KELLOGG PARK
Ventura, California

Project Background:
Plans to develop Kellogg Park as a neighborhood park for the Westside of Ventura community began several years ago, as a dream for a vacant lot along Ventura Avenue (affectionately called “The Ave”). The City of Ventura was able to move this dream forward in partnering with the Trust for Public Land to purchase the 2.4-acre property, beginning an active partnership with members of the community to develop a comprehensive conceptual plan that met the varied demands for the park. PCLD was chosen to move the design of the park from concept through construction documents, present ideas to the community, and eventually see the park through construction. Expected to open in 2017, the park is structured around a ¼-mile looped walking trail, a natural “river” stormwater swale, and a playground. The future park will feature a multi-generational community gathering area with an amphitheater, varied seating, beanbag toss games, and game tables. Local-artist, Kevin Carman, will provide natural stone mosaics throughout the park, including the centerpiece amphitheater stage. Exercise equipment is located in two clusters along the loop trail. The playground is divided between 2-5 year and 5-12 year old play by a ridge feature. This ridge feature provides climbing features and access to several raised playground features, including a “Jack-and-Jill” artificial-turf slide hill and a custom-designed “play fort”. The stormwater swale “river” that runs through the site references the nearby Ventura River and will feature log and boulder crossings, a camping play area, and a small water play area. A small community garden is also planned for the narrow lot that joins the park.

Client: 
The Trust for Public Land

Sustainability:
The natural character of the park is reflected in its primary sustainability feature; a sand-filter swale that reflects the natural character of the nearby Ventura River. This feature is designed to detain and infiltrate runoff from large storm events by containing both on-site water and also by pulling in runoff from neighboring Cameron Street in attempt to alleviate local flooding problems and mitigate runoff quality.

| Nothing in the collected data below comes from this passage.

[src/rtl/keypad_scanner_pkg.sv]
// Shared definitions for the keypad scanner and the matching digit-scan driver.
//   - scan_state_t : scanner FSM encodings (SCAN / DEBOUNCE / HELD, 2 bits)
//   - ROW_IDLE     : all rows released
//   - ROW_TABLE    : one-cold row drive pattern indexed by row number
//   - classify_cols: sorts a synchronised active-low column word into
//                    none / single / multi and returns the single column index
package keypad_scanner_pkg;

    typedef enum logic [1:0] {
        ST_SCAN     = 2'd0,
        ST_DEBOUNCE = 2'd1,
        ST_HELD     = 2'd2
    } scan_state_t;

    typedef enum logic [1:0] {
        COL_NONE   = 2'd0,
        COL_SINGLE = 2'd1,
        COL_MULTI  = 2'd2
    } col_class_t;

    typedef struct packed {
        col_class_t cls;
        logic [1:0] idx;
    } col_info_t;

    localparam logic [3:0] ROW_IDLE = 4'b1111;

    // Element n drives row n low: [0]=1110, [1]=1101, [2]=1011, [3]=0111.
    localparam logic [3:0][3:0] ROW_TABLE = {4'b0111, 4'b1011, 4'b1101, 4'b1110};

    function automatic col_info_t classify_cols(input logic [3:0] cols);
        col_info_t  info;
        logic [2:0] lows;
        info.cls = COL_NONE;
        info.idx = 2'd0;
        lows     = 3'd0;
        for (int i = 0; i < 4; i++) begin
            if (!cols[i]) begin
                lows     = lows + 3'd1;
                info.idx = 2'(i);
            end
        end
        if (lows == 3'd1) begin
            info.cls = COL_SINGLE;
        end else if (lows != 3'd0) begin
            info.cls = COL_MULTI;
        end
        return info;
    endfunction

endpackage

[src/rtl/keypad_scanner_scan_tick_gen.sv]
// Scan-rate prescaler shared by the keypad scanner and the display multiplexer.
//   clk  in  system clock
//   rst  in  asynchronous reset, active-low
//   tick out one-clk strobe while the prescaler sits at DIV-1; it then wraps to 0
module scan_tick_gen #(
    parameter int DIV = 131072
) (
    input  logic clk,
    input  logic rst,
    output logic tick
);

    localparam int CW = (DIV > 1) ? $clog2(DIV) : 1;

    logic [CW-1:0] count_reg;

    assign tick = (count_reg == CW'(DIV - 1));

    always_ff @(posedge clk or negedge rst) begin
        if (!rst) begin
            count_reg <= '0;
        end else if (tick) begin
            count_reg <= '0;
        end else begin
            count_reg <= count_reg + 1'b1;
        end
    end

endmodule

In addition to the stormwater benefits of the swale, which only occur during California’s seasonally rare rains, the swale also serves as a use amenity with learning and play facilities scattered along is course. The feature terminates in the center of a “stormwater amphitheater,” using a variety of native plantings as the centerpiece to a community amenity. In addition to the swale feature, native plantings, minimal turf, and water-efficient irrigation will minimize the water demand in the park.